This month Texas Governor Rick Perry signed Senate Bill 1611, more commonly known as the Michael Morton Act, which aims to reduce the number of wrongful convictions in the state.
Few cases highlight more graphically the deficit in Texas’ criminal justice system than that of Michael Morton. Morton wrongly spent 25 years in jail for the murder of his wife Christine.
Eventually DNA revealed another man committed the murder. In March 2013, a jury convicted Mark Alan Norwood of the crime.
“Texas is a law-and-order state, and with that tradition comes a responsibility to make our judicial process as transparent and open as possible,” Gov. Perry said, according to a press release. “Senate Bill 1611 helps serve that cause, making our system fairer and helping prevent wrongful convictions and penalties harsher than what is warranted by the facts.”

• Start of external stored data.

<file path="src/rtl/aemb_wbarb_if.sv">
// aemb_wbarb_if: three-master and external WISHBONE signal bundle for the aeMB bus arbiter
interface aemb_wbarb_if #(parameter int ASIZ = 32);
  logic [ASIZ-1:0] iwb_adr_i, dwb_adr_i, xwb_adr_i, wb_adr_o;
  logic [31:0] iwb_dat_o, dwb_dat_i, dwb_dat_o, xwb_dat_i, xwb_dat_o, wb_dat_o, wb_dat_i;
  logic [3:0] dwb_sel_i, xwb_sel_i, wb_sel_o;
  logic iwb_stb_i, iwb_ack_o, dwb_we_i, dwb_stb_i, dwb_ack_o, xwb_we_i, xwb_stb_i, xwb_ack_o;
  logic wb_stb_o, wb_wre_o, wb_ack_i, wb_tmo_o;
  logic [1:0] gnt_o;
  modport master (
    input iwb_adr_i, iwb_stb_i, dwb_adr_i, dwb_dat_i, dwb_sel_i, dwb_we_i, dwb_stb_i,
          xwb_adr_i, xwb_dat_i, xwb_sel_i, xwb_we_i, xwb_stb_i, wb_dat_i, wb_ack_i,
    output iwb_ack_o, iwb_dat_o, dwb_ack_o, dwb_dat_o, xwb_ack_o, xwb_dat_o,
           wb_adr_o, wb_dat_o, wb_sel_o, wb_stb_o, wb_wre_o, wb_tmo_o, gnt_o
  );
  modport slave (
    output iwb_adr_i, iwb_stb_i, dwb_adr_i, dwb_dat_i, dwb_sel_i, dwb_we_i, dwb_stb_i,
           xwb_adr_i, xwb_dat_i, xwb_sel_i, xwb_we_i, xwb_stb_i, wb_dat_i, wb_ack_i,
    input iwb_ack_o, iwb_dat_o, dwb_ack_o, dwb_dat_o, xwb_ack_o, xwb_dat_o,
          wb_adr_o, wb_dat_o, wb_sel_o, wb_stb_o, wb_wre_o, wb_tmo_o, gnt_o
  );
endinterface

</file>
<file path="src/rtl/aemb_wbarb.sv">
// aemb_wbarb: round-robin three-master WISHBONE arbiter with a bus watchdog
module aemb_wbarb #(
  parameter int ASIZ = 32,
  parameter int TMOW = 8,
  parameter int TMO = 255
) (
  input logic sys_clk_i,
  input logic sys_rst_i,
  aemb_wbarb_if.master bus
);
  typedef enum logic [1:0] {IDLE, BUSY, RETIRE} state_t;
  state_t state;
  logic [TMOW-1:0] wdt;
  logic [2:0] req;
  logic [1:0] c1, c2, win;
  logic [ASIZ-1:0] adr;
  logic [31:0] dat, rsp;
  logic [3:0] sel;
  logic we, done;
  always_comb begin
    req = {bus.xwb_stb_i, bus.dwb_stb_i, bus.iwb_stb_i};
    c1 = bus.gnt_o == 2'd0 ? 2'd1 : bus.gnt_o == 2'd1 ? 2'd2 : 2'd0;
    c2 = c1 == 2'd0 ? 2'd1 : c1 == 2'd1 ? 2'd2 : 2'd0;
    win = req[c1] ? c1 : req[c2] ? c2 : bus.gnt_o;
    adr = win == 2'd0 ? bus.iwb_adr_i : win == 2'd1 ? bus.dwb_adr_i : bus.xwb_adr_i;
    dat = win == 2'd0 ? 32'd0 : win == 2'd1 ? bus.dwb_dat_i : bus.xwb_dat_i;
    sel = win == 2'd0 ? 4'hF : win == 2'd1 ? bus.dwb_sel_i : bus.xwb_sel_i;
    we = win == 2'd1 ? bus.dwb_we_i : (win == 2'd2) && bus.xwb_we_i;
    // an ack arriving on the watchdog's last cycle still delivers real data
    done = bus.wb_ack_i || wdt == TMOW'(TMO);
    rsp = bus.wb_ack_i ? bus.wb_dat_i : 32'hDEADBEEF;
  end
  always_ff @(posedge sys_clk_i) begin
    if (sys_rst_i) begin
      state <= IDLE;
      wdt <= '0;
      bus.gnt_o <= 2'd2;
      bus.iwb_ack_o <= 1'b0;
      bus.dwb_ack_o <= 1'b0;
      bus.xwb_ack_o <= 1'b0;
      bus.iwb_dat_o <= '0;
      bus.dwb_dat_o <= '0;
      bus.xwb_dat_o <= '0;
      bus.wb_stb_o <= 1'b0;
      bus.wb_wre_o <= 1'b0;
      bus.wb_adr_o <= '0;
      bus.wb_dat_o <= '0;
      bus.wb_sel_o <= '0;
      bus.wb_tmo_o <= 1'b0;
    end else begin
      bus.iwb_ack_o <= 1'b0;
      bus.dwb_ack_o <= 1'b0;
      bus.xwb_ack_o <= 1'b0;
      case (state)
        IDLE: if (|req) begin
          state <= BUSY;
          wdt <= '0;
          bus.gnt_o <= win;
          bus.wb_adr_o <= adr;
          bus.wb_dat_o <= dat;
          bus.wb_sel_o <= sel;
          bus.wb_wre_o <= we;
          bus.wb_stb_o <= 1'b1;
        end
        BUSY: if (done) begin
          state <= RETIRE;
          wdt <= '0;
          bus.wb_stb_o <= 1'b0;
          bus.wb_wre_o <= 1'b0;
          if (!bus.wb_ack_i) bus.wb_tmo_o <= 1'b1;
          if (bus.gnt_o == 2'd0) begin
            bus.iwb_dat_o <= rsp;
            bus.iwb_ack_o <= 1'b1;
          end
          if (bus.gnt_o == 2'd1) begin
            bus.dwb_dat_o <= rsp;
            bus.dwb_ack_o <= 1'b1;
          end
          if (bus.gnt_o == 2'd2) begin
            bus.xwb_dat_o <= rsp;
            bus.xwb_ack_o <= 1'b1;
          end
        end else wdt <= wdt + TMOW'(1);
        default: state <= IDLE;
      endcase
    end
  end
endmodule

</file>
<file path="src/flat_wrapper.sv">
// flat-port wrapper written by rule: the top's interface ports become plain ports
module aemb_wbarb_flat 
#(
  parameter int ASIZ = 32,
  parameter int TMOW = 8,
  parameter int TMO = 255
)
  (sys_clk_i, sys_rst_i, bus_iwb_adr_i, bus_iwb_stb_i, bus_dwb_adr_i, bus_dwb_dat_i, bus_dwb_sel_i, bus_dwb_we_i, bus_dwb_stb_i, bus_xwb_adr_i, bus_xwb_dat_i, bus_xwb_sel_i, bus_xwb_we_i, bus_xwb_stb_i, bus_wb_dat_i, bus_wb_ack_i, bus_iwb_ack_o, bus_iwb_dat_o, bus_dwb_ack_o, bus_dwb_dat_o, bus_xwb_ack_o, bus_xwb_dat_o, bus_wb_adr_o, bus_wb_dat_o, bus_wb_sel_o, bus_wb_stb_o, bus_wb_wre_o, bus_wb_tmo_o, bus_gnt_o);
  aemb_wbarb_if #(.ASIZ(ASIZ)) bus_i ();
  input logic sys_clk_i;
  input logic sys_rst_i;
  input wire logic [$bits(bus_i.iwb_adr_i)-1:0] bus_iwb_adr_i;
  input wire logic [$bits(bus_i.iwb_stb_i)-1:0] bus_iwb_stb_i;
  input wire logic [$bits(bus_i.dwb_adr_i)-1:0] bus_dwb_adr_i;
  input wire logic [$bits(bus_i.dwb_dat_i)-1:0] bus_dwb_dat_i;
  input wire logic [$bits(bus_i.dwb_sel_i)-1:0] bus_dwb_sel_i;
  input wire logic [$bits(bus_i.dwb_we_i)-1:0] bus_dwb_we_i;
  input wire logic [$bits(bus_i.dwb_stb_i)-1:0] bus_dwb_stb_i;
  input wire logic [$bits(bus_i.xwb_adr_i)-1:0] bus_xwb_adr_i;
  input wire logic [$bits(bus_i.xwb_dat_i)-1:0] bus_xwb_dat_i;
  input wire logic [$bits(bus_i.xwb_sel_i)-1:0] bus_xwb_sel_i;
  input wire logic [$bits(bus_i.xwb_we_i)-1:0] bus_xwb_we_i;
  input wire logic [$bits(bus_i.xwb_stb_i)-1:0] bus_xwb_stb_i;
  input wire logic [$bits(bus_i.wb_dat_i)-1:0] bus_wb_dat_i;
  input wire logic [$bits(bus_i.wb_ack_i)-1:0] bus_wb_ack_i;
  output wire logic [$bits(bus_i.iwb_ack_o)-1:0] bus_iwb_ack_o;
  output wire logic [$bits(bus_i.iwb_dat_o)-1:0] bus_iwb_dat_o;
  output wire logic [$bits(bus_i.dwb_ack_o)-1:0] bus_dwb_ack_o;
  output wire logic [$bits(bus_i.dwb_dat_o)-1:0] bus_dwb_dat_o;
  output wire logic [$bits(bus_i.xwb_ack_o)-1:0] bus_xwb_ack_o;
  output wire logic [$bits(bus_i.xwb_dat_o)-1:0] bus_xwb_dat_o;
  output wire logic [$bits(bus_i.wb_adr_o)-1:0] bus_wb_adr_o;
  output wire logic [$bits(bus_i.wb_dat_o)-1:0] bus_wb_dat_o;
  output wire logic [$bits(bus_i.wb_sel_o)-1:0] bus_wb_sel_o;
  output wire logic [$bits(bus_i.wb_stb_o)-1:0] bus_wb_stb_o;
  output wire logic [$bits(bus_i.wb_wre_o)-1:0] bus_wb_wre_o;
  output wire logic [$bits(bus_i.wb_tmo_o)-1:0] bus_wb_tmo_o;
  output wire logic [$bits(bus_i.gnt_o)-1:0] bus_gnt_o;
  assign bus_i.iwb_adr_i = bus_iwb_adr_i;
  assign bus_i.iwb_stb_i = bus_iwb_stb_i;
  assign bus_i.dwb_adr_i = bus_dwb_adr_i;
  assign bus_i.dwb_dat_i = bus_dwb_dat_i;
  assign bus_i.dwb_sel_i = bus_dwb_sel_i;
  assign bus_i.dwb_we_i = bus_dwb_we_i;
  assign bus_i.dwb_stb_i = bus_dwb_stb_i;
  assign bus_i.xwb_adr_i = bus_xwb_adr_i;
  assign bus_i.xwb_dat_i = bus_xwb_dat_i;
  assign bus_i.xwb_sel_i = bus_xwb_sel_i;
  assign bus_i.xwb_we_i = bus_xwb_we_i;
  assign bus_i.xwb_stb_i = bus_xwb_stb_i;
  assign bus_i.wb_dat_i = bus_wb_dat_i;
  assign bus_i.wb_ack_i = bus_wb_ack_i;
  assign bus_iwb_ack_o = bus_i.iwb_ack_o;
  assign bus_iwb_dat_o = bus_i.iwb_dat_o;
  assign bus_dwb_ack_o = bus_i.dwb_ack_o;
  assign bus_dwb_dat_o = bus_i.dwb_dat_o;
  assign bus_xwb_ack_o = bus_i.xwb_ack_o;
  assign bus_xwb_dat_o = bus_i.xwb_dat_o;
  assign bus_wb_adr_o = bus_i.wb_adr_o;
  assign bus_wb_dat_o = bus_i.wb_dat_o;
  assign bus_wb_sel_o = bus_i.wb_sel_o;
  assign bus_wb_stb_o = bus_i.wb_stb_o;
  assign bus_wb_wre_o = bus_i.wb_wre_o;
  assign bus_wb_tmo_o = bus_i.wb_tmo_o;
  assign bus_gnt_o = bus_i.gnt_o;
  aemb_wbarb #(.ASIZ(ASIZ), .TMOW(TMOW), .TMO(TMO)) u_core (.sys_clk_i(sys_clk_i), .sys_rst_i(sys_rst_i), .bus(bus_i));
endmodule
</file>
<file path="config.mk">
export PLATFORM = sky130hd
export DESIGN_NAME = aemb_wbarb_flat
export DESIGN_NICKNAME = d
export VERILOG_FILES = /design/src/rtl/aemb_wbarb_if.sv /design/src/rtl/aemb_wbarb.sv /design/src/flat_wrapper.sv
export SDC_FILE = /design/constraint.sdc
export NUM_CORES = 1
export LEC_CHECK = 0
export BUFFER_PORTS_ARGS = -buffer_cell sky130_fd_sc_hd__buf_2
export CORE_AREA = 2 2 146 148
export CTS_CLUSTER_SIZE = 40
export DETAILED_ROUTE_END_ITERATION = 16
export DIE_AREA = 0 0 148 150
export PLACE_DENSITY_LB_ADDON = 0.15
export SLEW_MARGIN = 0
export SYNTH_ARGS = -nofsm -noshare
export SYNTH_HDL_FRONTEND = slang
export SYNTH_SLANG_ARGS = --single-unit
</file>
<file path="constraint.sdc">
create_clock -name sys_clk_i -period 1.6 [get_ports sys_clk_i]
set_clock_uncertainty 0.05 [all_clocks]
set_input_delay 0.16 -clock sys_clk_i [delete_from_list [all_inputs] [get_ports sys_clk_i]]
set_output_delay 0.16 -clock sys_clk_i [all_outputs]
set_load 0.005 [all_outputs]
</file>
==> results of run 1 <==
==> cell usage in the layout (no fill, tap or decap), drive strengths merged, types with 2 or more instances in the layout <==
master	instances
clkbuf	29
nand3	22
o31ai	2
o21ai	37
a211oi	73
nor2	133
bufinv	2
dfxtp	182
and3	3
dlygate4sd3	24
a21oi	95
nand2b	2
diode	7
nand2	90
nand4b	2
a221oi	32
a21o	32
nor3	35
a31oi	2
buf	472
or3	3
clkinv	5
bufbuf	2
nor2b	27
o221ai	4
inv	8
a32oi	8
==> power by group through the flow <==
stage	Combinational (mW)	Sequential, mW	Clock [mW]
global placement	2.56	5.12	0
finish	3.10	5.04	4.50
global route	3.38	5.08	4.77
floorplan	1.29	5.17	0
CTS	2.83	5.03	4.58
detailed placement	2.57	5.13	0
==> logic make-up (layout without fill, tap and decap cells) <==
group                      Yosys count  count (layout)  share of synthesized area (%)
AOI/OAI and AO/OA                  292             292                           27.4
adders and majority gates            1               1                          0.164
and+or+nand+nor                    326             326                           19.2
buffers and inverters               82             543                           5.31
DFF                                182             182                           47.9
other                                0               7                              0
==> flip-flops by register name, summed over array words and instances, names as in the netlist, 2 cells and up <==
name / flops
u_core.bus.xwb_dat_o: 32
u_core.bus.iwb_dat_o: 32
u_core.bus.gnt_o: 2
u_core.wdt: 8
u_core.bus.wb_adr_o: 32
u_core.bus.dwb_dat_o: 32
u_core.bus.wb_dat_o: 32
u_core.bus.wb_sel_o: 4
u_core.state: 2
==> metrics by stage <==
| stage | TNS (ns) | area (um2) | instances | total power [mW] |
|---|---|---|---|---|
| finish | -3.79 | 12400 | 1626 | 12.6 |
| detailed placement | -5.92 | 10400 | 1538 | 7.70 |
| CTS | -1.49 | 11600 | 1601 | 12.4 |
| global route | -15.37 | 12300 | 1624 | 13.2 |
| global placement | -2.51 | 10400 | 1538 | 7.68 |
| floorplan | -0.0416 | 7670 | 883 | 6.46 |
==> worst max path at each step <==
stage	slack, ns	cells after the start	startpoint	to
floorplan	-0.02	9	u_core.state[0]$_SDFFE_PP0P_	u_core.bus.xwb_dat_o[7]$_SDFFE_PP0P_
global placement	-0.07	6	u_core.bus.gnt_o[0]$_SDFFE_PP0P_	u_core.bus.wb_sel_o[2]$_SDFFE_PP0P_
detailed placement	-0.11	7	u_core.state[0]$_SDFFE_PP0P_	u_core.bus.xwb_dat_o[4]$_SDFFE_PP0P_
CTS	-0.05	7	u_core.bus.gnt_o[0]$_SDFFE_PP0P_	u_core.bus.wb_dat_o[3]$_SDFFE_PP0P_
global route	-0.16	6	u_core.bus.gnt_o[1]$_SDFFE_PP1P_	u_core.bus.wb_dat_o[23]$_SDFFE_PP0P_
finish	-0.10	8	u_core.wdt[1]$_SDFFE_PP0P_	u_core.bus.dwb_dat_o[1]$_SDFFE_PP0P_
==> per-layer routing <==
metal | track usage (%) | wire length [um]
met5 | 0 | 11
met4 | 7.95 | 456
met3 | 7.47 | 2230
met2 | 38.5 | 14400
met1 | 28.9 | 12000
==> critical path: stages (launching register included) <==
cell and delay [ns]:
dfxtp_2 0.35, ha_4 0.15, nand3_4 0.08, o21bai_4 0.15
and4b_2 0.29, buf_12 0.15, clkbuf_16 0.17, nor2_1 0.05
a211oi_1 0.18
==> final cells by class <==
cell class,count,area [um2],area share (%)
multi-input combinational,619,4160,33.7
clock buffer,17,425,3.44
timing repair buffer,510,3540,28.6
sequential,182,3660,29.6
antenna,7,17.5,0.142
clock inverter,15,206,1.67
tap,275,344,2.79
inverter,1,3.75,0.0304
==> repair_timing <==
action                                  CTS  global route
resized for setup                        37            85
endpoints found under the setup margin  142           170
pin swaps                                 8            24
hold endpoints to repair                 36             0
hold buffers                             24             0
buffers inserted                          3             3
cloned                                    4            15
==> qor.yml, run 1 <==
cts:
  cts_buffers: 17
  clock_path_buffers: 2
  cts_max_level: 4
  clk-insertion-delay-late_ns: 0.43
  clock-sinks: 182
  cts_root_buf: "clkbuf_16"
  cts_tree: "yes"
  path_clk_slew_ns: 0.08
global_route:
  grt-ovfl-total: 0
  grt_max_degree: 52
  grt_pass1_vias: 7696
  grt_usage_pct: 23.4
  grt_pass1_wl_mm: 41.1
  grt_antenna_before_repair: 7
sta:
  clock.fmax_ghz: 0.587
  setup_violations: 118
  hold_viol: 0
  worst_pin_slew_ns: 0.548
  min_period_over_period_pct: 106
  finalMaxSlewViolations: 0
  min_period_ns: 1.70
  setup_ws_ns: -0.102
  slew_headroom_pct: 63.5
  hold_slack_ns: 0.00462
  rsz0062_at_grt: "true"
hold_path:
  hold_path_depth: 3
  hold_start: "bus_xwb_dat_i[17]"
  min_path_type: "primary input to register"
  holdPathEnd: "u_core.bus.wb_dat_o[17]$_SDFFE_PP0P_"
final_layout:
  final_core_util_pct: 59.7
  drive_gt1_share_pct: 49.7
  nets: 1540
  fill_cells: 1927
  syn2layout_area_growth_pct: 62.3
worst_setup_path:
  ff2ff_path_depth: 8
  start_kind: "register"
  cp.arrival_ns: 2.00
  worst_ep_required_time_ns: 1.90
  timing.rr.end: "u_core.bus.dwb_dat_o[1]$_SDFFE_PP0P_"
  r2r_setup_slack_ns: -0.10
  crit_fanout: 11
  crit_type: "register to register"
  end_kind: "register"
  r2r_start: "u_core.wdt[1]$_SDFFE_PP0P_"
logic_synthesis:
  ys.flop_type: "dfxtp_1"
  synth_top_area_cell: "dfxtp_1"
  yosys.cell_types.count: 47
  syn_area_mm2: 0.00761
  synth_warnings: 0
  synth-edff-count: 0
  syn_inst: 883
  synth.most_common_cell: "dfxtp_1"
  syn_nets: 1092
  synth_common_cells: "182 x dfxtp_1, 122 x nor2_1, 95 x a21oi_1"
  synthArstFlopShare_pct: 0
  syn_area_per_cell_um2: 8.62
  synth_top_area_share_pct: 47.9
  synth_area_leaders: "dfxtp_1 48%, a21oi_1 6.2%, nor2_1 6.0%, a211oi_2 4.9%, nand2_1 4.4%"
  seq_area_frac_synth_pct: 47.9
  ys_seq_elements: 182
drt:
  drt-initial-drc-count: 311
  viasPerCell: 5.13
  antenna_left: 0
  drc_errors: 0
  vias: 8347
  routed_wl_mm: 29.1
  firstDrtPassIters: 5
  wl_per_cell_um: 17.9
floorplanning:
  dieArea_mm2: 0.0222
  num_rows: 53
  die_w_um: 148
  ios: 380
  die_y_um: 150
  start_util_pct: 36.8
  core_area_mm2: 0.0207
outcome:
  violations: "negative setup slack"
  outcome: "finished with violations"
power:
  p_clk_share_pct: 35.6
  power_density_mw_per_mm2: 1020
  intPower_mw: 8.80
  switchingPower_mw: 3.84
  leakage_nw: 5.50
  p_seq_share_pct: 39.9
  p_sw_share_pct: 30.4
  pwr-share-comb_pct: 24.6
  vdd.ir_drop.worst_v: 0.000736
placed_design:
  dpl.hpwl_mm: 18.7
  port_buffers: 379
  gp_congestion: 0.820
  post-place-ws_ns: -0.109
job:
  drv_cap: 0
Note: power is estimated with default switching activity, not from simulation.
==> inputs of run 2 (changes only) <==
Settings changed: PLACE_DENSITY from default to 0.64, PLACE_DENSITY_LB_ADDON 0.15 to default.
Clock period 1.6 ns to 1.9 ns, I/O delays scaled along.
==> run 2 against run 1 <==
Net effect: the flow now finishes without violations; clock-buffer cell count stayed put; hold slack improved by 0.020 ns; sequential power down 16%; via count decreased by 5.7%; worst setup slack improved by 0.20 ns; critical path depth shrank 1; final cell count fell by 5.4%; critical path type unchanged; largest cell class is now registers; largest power group unchanged.
==> qor.yml, run 2 (synthesized netlist as in run 1, its figures left out) <==
floorplanning:
  dieArea_mm2: 0.0222  # unchanged
  core_area_mm2: 0.0207  # unchanged
  num_rows: 53  # unchanged
  die_w_um: 148  # unchanged
  start_util_pct: 36.8  # unchanged
  ios: 380  # unchanged
  die_y_um: 150  # unchanged
sta:
  hold_slack_ns: 0.0244  # +0.0198 ns
  setup_violations: 0  # -100%
  slew_headroom_pct: 65.2  # +1.8 points
  setup_tns_ns: 0  # +3.79 ns
  setup_ws_ns: 0.0956  # +0.198 ns
  min_period_over_period_pct: 95.0  # -11 points
  hold_viol: 0  # unchanged
  min_period_ns: 1.80  # +0.102 ns
  worst_pin_slew_ns: 0.518  # -0.0299 ns
  finalMaxSlewViolations: 0  # unchanged
  clock.fmax_ghz: 0.554  # -5.7%
final_layout:
  nets: 1454  # -5.6%
  syn2layout_area_growth_pct: 40.6
  drive_gt1_share_pct: 40.5  # -9.2 points
  final_area_mm2: 0.0107  # -13%
  mostFrequentLayoutCells: "378 x buf_2, 181 x dfxtp_1, 121 x nor2_1"
  final_common_cell: "buf_2"
cts:
  cts_root_buf: "clkbuf_16"
  cts_max_level: 4  # unchanged
  clock_path_buffers: 2  # unchanged
  path_clk_slew_ns: 0.08  # about the same
  cts_tree: "yes"
  cts_buffers: 17  # unchanged
  clock-sinks: 182  # unchanged
  clk-insertion-delay-late_ns: 0.42  # about the same
placed_design:
  post_dp_cell_area_mm2: 0.00994  # -4.4%
  port_buffers: 379  # unchanged
  post-place-ws_ns: 0.0233  # +0.132 ns
  gp_congestion: 0.833  # +1.5%
  dpl.hpwl_mm: 19.1  # +2.0%
worst_setup_path:
  cp.arrival_ns: 2.04  # +0.04 ns
  ff2ff_path_depth: 7  # -1
  crit_type: "register to register"
  worst_ep_required_time_ns: 2.14  # +0.24 ns
  crit_fanout: 22  # +11
  end_kind: "register"
  slowest_stage: "dfxtp_1"
  cpPeakStageDelay_ns: 0.35  # about the same
  start_kind: "register"
  path_cells: "ha_2 > nand3_2 > o21bai_4 > and4b_2 > buf_4 > clkbuf_16 > a211oi_1"
drt:
  vias: 7871  # -5.7%
  drc_errors: 0  # unchanged
  viasPerCell: 5.12  # -0.31%
  antenna_left: 0  # unchanged
  drt-initial-drc-count: 329  # +5.8%
  firstDrtPassIters: 4  # -1
  routed_wl_mm: 26.7  # -8.2%
  wl_per_cell_um: 17.4  # -3.0%
global_route:
  grt_pass1_wl_mm: 40.4  # -1.8%
  grt_antenna_before_repair: 8  # +1
  grt_pass1_vias: 7453  # -3.2%
  grt_max_degree: 67  # +29%
  grt_usage_pct: 22.9  # -0.43 points
  grt-ovfl-total: 0  # unchanged
hold_path:
  hold_path_depth: 3  # unchanged
  min_path_type: "primary input to register"
outcome:
  outcome: "complete, no violations"
power:
  power_density_mw_per_mm2: 919  # -10%
  vdd.ir_drop.worst_v: 0.000596  # -19%
  leakage_nw: 4.79  # -13%
job:
  drv_cap: 0  # unchanged
## run 2: final timing paths
check | startpoint | to | slack, ns
hold reg to reg | u_core.bus.wb_adr_o[5]$_SDFFE_PP0P_ | u_core.bus.wb_adr_o[5]$_SDFFE_PP0P_ | 0.40
setup / recovery | u_core.wdt[0]$_SDFFE_PP0P_ | u_core.bus.dwb_dat_o[28]$_SDFFE_PP0P_ | 0.1
setup reg to reg | u_core.wdt[0]$_SDFFE_PP0P_ | u_core.bus.dwb_dat_o[28]$_SDFFE_PP0P_ | 0.1
hold / removal | bus_wb_dat_i[14] | u_core.bus.iwb_dat_o[14]$_SDFFE_PP0P_ | 0.02
## run 2: cell type report
class	instances	area, um2
clock inverters	15	168
clock buffers	17	425
repair buffers	424	2450
inverters	1	3.75
multi-input cells	619	3640
flip-flops and latches	182	3640
fillers	2065	9990
well taps	275	344
diodes	5	12.5
## run 2: metal layers
| layer | GRT usage [%] | up-vias | wire length, um |
|---|---|---|---|
| li1 | - | 3880 | - |
| met2 | 38.0 | 297 | 13000 |
| met5 | 0 | - | 38 |
| met3 | 6.71 | 46 | 2070 |
| met1 | 28.3 | 3642 | 11000 |
| met4 | 8.57 | 6 | 688 |
## run 2: where the power goes
group	internal [mW]	switching [mW]	leakage, nW
clock	1.79	1.75	0.289
sequential	4.09	0.146	1.49
combinational	0.919	1.13	3.01
## run 2: critical path: cells and delay by family (launching register included)
kind	cells	cell delay [ns]
flip-flops	1	0.35
AO/OA/AOI/OAI	2	0.26
adder cells (fa/ha/maj)	1	0.22
AND/OR/NAND/NOR	2	0.44
buffers and inverters	2	0.35
## run 2: repair_timing
item                       CTS  global route
pin swaps                    1             1
gates cloned                 0             1
hold endpoints to repair     9             0
setup endpoints to repair    1            67
buffers inserted             0             1
hold buffers                 7             0
resized for setup            0            11
## run 2: stage by stage
step	std cells	power [mW]	util, %
after floorplan	883	5.42	-
after global placement	1492	6.33	48.0
after detailed placement	1492	6.35	48.0
after CTS	1531	9.93	51.2
after global routing	1538	10.3	51.7
final	1538	9.83	51.7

The Michael Morton Act is intended to make Texas’ criminal justice system more responsive to a case, even after it has been tried, by ensuring a more open discovery process. The bill’s open file policy allows for broader discovery, and removes barriers for accessing any evidence, except for items that would affect the security of a victim or witness.
But the passage of the bill will not erase the state’s poor record for wrongful convictions overnight.
“The irony is embodied in the now-deceased person of Cameron Todd Willingham, who also points to the unfinished work. Those intimately familiar with Texas’ criminal justice history can tell you that Willingham, even more than Michael Morton — whose case prompted this legislation — is the state’s prime example of wrongful conviction,” reported MySanAntonio.
New evidence would be too late for Willingham who Texas executed in 2004. He was convicted on the strength of what the report described as “highly flawed arson evidence for the deaths of his three daughters in Corsicana.”
There was no evidence of arson, the report stated.
It is likely — if not certain — that Texas executed an innocent man. At the very least, the new evidence pointed to the need for a new trial. But the state ignored the report,” stated MySanAntonio.
Morton’s case is hardly an isolated one. Texas leads the nation with 117 exonerations, the report said.